Dumpster Diving
I don’t remember how it came up that morning, but as Oxbear cured his beloved cast-iron skillet after searing and simmering two more pork steaks for his lunch box, there was some conversation going on about his monetary value.
“I am the owner of trees,” he declared.
“You own two trees, and neither one of them is that great.”
Sometimes I wonder what life would be like if our personal fiscal value was measured in trees.
“Dad, those aren’t real trees,” Puck grinned. “They’re really just eggs and bacon in disguise.”
I hit up the lunch room for about two hours that morning, dolling out grilled cheese (yes, I also ate one), with sides of veggie stix, applesauce, and cinnamon-powdered-sugar donut holes, boxes and boxes of them. Good thing Carrie-Bri wasn’t around. While we loaded up styrofoam plates, the lady who runs the kitchen told me about a few years ago when the Benes kids attended the school and about Alan Benes who occasionally worked in the lunch room and nibbled so much on the food, she was afraid she’d run out.
When I picked Puck up a few hours later, he informed me that his backpack was too full to fit in his lunch box and thermos.
“Why is that, Puck?”
“I went dumpster diving.”
Indeed, he had.
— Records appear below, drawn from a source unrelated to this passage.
File: config.mk
export PLATFORM = sky130hd
export DESIGN_NAME = slpg_front
export DESIGN_NICKNAME = d
export VERILOG_FILES = /design/src/sv/swing_leg_path_generator_defines.svh /design/src/sv/slpg_pkg.sv /design/src/sv/slpg_front.sv
export SDC_FILE = /design/constraint.sdc
export NUM_CORES = 1
export LEC_CHECK = 0
export BUFFER_PORTS_ARGS = -buffer_cell sky130_fd_sc_hd__buf_2
export CAP_MARGIN = 15
export CORE_MARGIN = 3
export CORE_UTILIZATION = 30
export DETAILED_ROUTE_END_ITERATION = 12
export SLEW_MARGIN = 20
export SYNTH_ARGS = -nofsm -noshare
export SYNTH_HDL_FRONTEND = slang
export SYNTH_SLANG_ARGS = --single-unit
File: constraint.sdc
create_clock -name vclk -period 5.49
set_clock_uncertainty 0.2 [all_clocks]
set_input_delay 0.8235 -clock vclk [all_inputs]
set_output_delay 0.8235 -clock vclk [all_outputs]
set_load 0.01 [all_outputs]
File: src/sv/swing_leg_path_generator_defines.svh
// Assertion macros for the swing leg path generator
`ifndef SWING_LEG_PATH_GENERATOR_DEFINES_SVH
`define SWING_LEG_PATH_GENERATOR_DEFINES_SVH

// implication checked on every edge outside reset
`define SLPG_ASSERT(label, clk, rst_n, prop, msg) \
	label: assert property (@(posedge clk) disable iff (!rst_n) prop) else $error(msg);

// implication checked with the consequent in the cycle after the antecedent
`define SLPG_ASSERT_NEXT(label, clk, rst_n, ante, cons, msg) \
	label: assert property (@(posedge clk) disable iff (!rst_n) (ante) |=> (cons)) \
		else $error(msg);

`endif

File: src/sv/slpg_pkg.sv
// Shared types and constants for the swing leg path generator
package slpg_pkg;
	localparam int unsigned DW = 32;
	localparam int unsigned IDX_W = 4;
	localparam longint unsigned QONE = 64'd1073741824;
	localparam longint unsigned QHALF = 64'd536870912;

	typedef enum logic [0:0] {
		REG_BASE_HEIGHT = 1'b0,
		REG_APEX_HEIGHT = 1'b1
	} reg_idx_t;

	// one classified path request
	typedef struct packed {
		logic signed [DW-1:0] start;
		logic                 span_neg;
		logic [DW:0]          span_mag;
		logic                 degen;
	} path_req_t;
endpackage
Stacks of discarded school papers and a still unopened water bottle. He wanted to dump that out as we went streaking down the highway, but I declined. Instead, he emptied it on the library parking lot to use as a telescope.
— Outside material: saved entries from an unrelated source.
[src/sv/swing_leg_path_generator_defines.svh]
// Assertion macros for the swing leg path generator
`ifndef SWING_LEG_PATH_GENERATOR_DEFINES_SVH
`define SWING_LEG_PATH_GENERATOR_DEFINES_SVH

// implication checked on every edge outside reset
`define SLPG_ASSERT(label, clk, rst_n, prop, msg) \
	label: assert property (@(posedge clk) disable iff (!rst_n) prop) else $error(msg);

// implication checked with the consequent in the cycle after the antecedent
`define SLPG_ASSERT_NEXT(label, clk, rst_n, ante, cons, msg) \
	label: assert property (@(posedge clk) disable iff (!rst_n) (ante) |=> (cons)) \
		else $error(msg);

`endif

[src/sv/slpg_pkg.sv]
// Shared types and constants for the swing leg path generator
package slpg_pkg;
	localparam int unsigned DW = 32;
	localparam int unsigned IDX_W = 4;
	localparam longint unsigned QONE = 64'd1073741824;
	localparam longint unsigned QHALF = 64'd536870912;

	typedef enum logic [0:0] {
		REG_BASE_HEIGHT = 1'b0,
		REG_APEX_HEIGHT = 1'b1
	} reg_idx_t;

	// one classified path request
	typedef struct packed {
		logic signed [DW-1:0] start;
		logic                 span_neg;
		logic [DW:0]          span_mag;
		logic                 degen;
	} path_req_t;
endpackage

[src/sv/slpg_queue.sv]
// Two-entry queue between front end and sample sequencer
module slpg_queue (
	input  logic                clk,
	input  logic                arst_n,
	input  logic                push,
	input  slpg_pkg::path_req_t push_data,
	input  logic                pop,
	output slpg_pkg::path_req_t pop_data,
	output logic                full,
	output logic                empty
);
	import slpg_pkg::*;

	path_req_t  slot0_q, slot1_q;
	logic       wr_ptr_q;
	logic       rd_ptr_q;
	logic [1:0] count_q;

	assign full = (count_q == 2'd2);
	assign empty = (count_q == 2'd0);
	assign pop_data = rd_ptr_q ? slot1_q : slot0_q;

	always_ff @(posedge clk) begin
		if (push && !wr_ptr_q) begin
			slot0_q <= push_data;
		end
		if (push && wr_ptr_q) begin
			slot1_q <= push_data;
		end
	end

	always_ff @(posedge clk or negedge arst_n) begin
		if (!arst_n) begin
			wr_ptr_q <= 1'b0;
			rd_ptr_q <= 1'b0;
			count_q <= 2'd0;
		end else begin
			if (push) wr_ptr_q <= ~wr_ptr_q;
			if (pop) rd_ptr_q <= ~rd_ptr_q;
			count_q <= count_q + {1'b0, push} - {1'b0, pop};
		end
	end
endmodule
“So … did Mr. V say you could go dumpster diving today?”
“Nope.”
“Where did you go dumpster diving?”
“In the classroom.”
After Puck stuffed down a hot dog and a cup of milk for dinner – strawberries for dessert – he tore back outside. The neighbor kids were busy preparing a water gun battle on our front lawn. After I cleaned up the kitchen and rested off a minor headache in my room – listening through open windows to the mud and splashing water around the front porch – I realized that while all the kids were shivering in swim suits, Puck had suited up in two layers of clothes, rain jacket, snow pants, and batting helmet.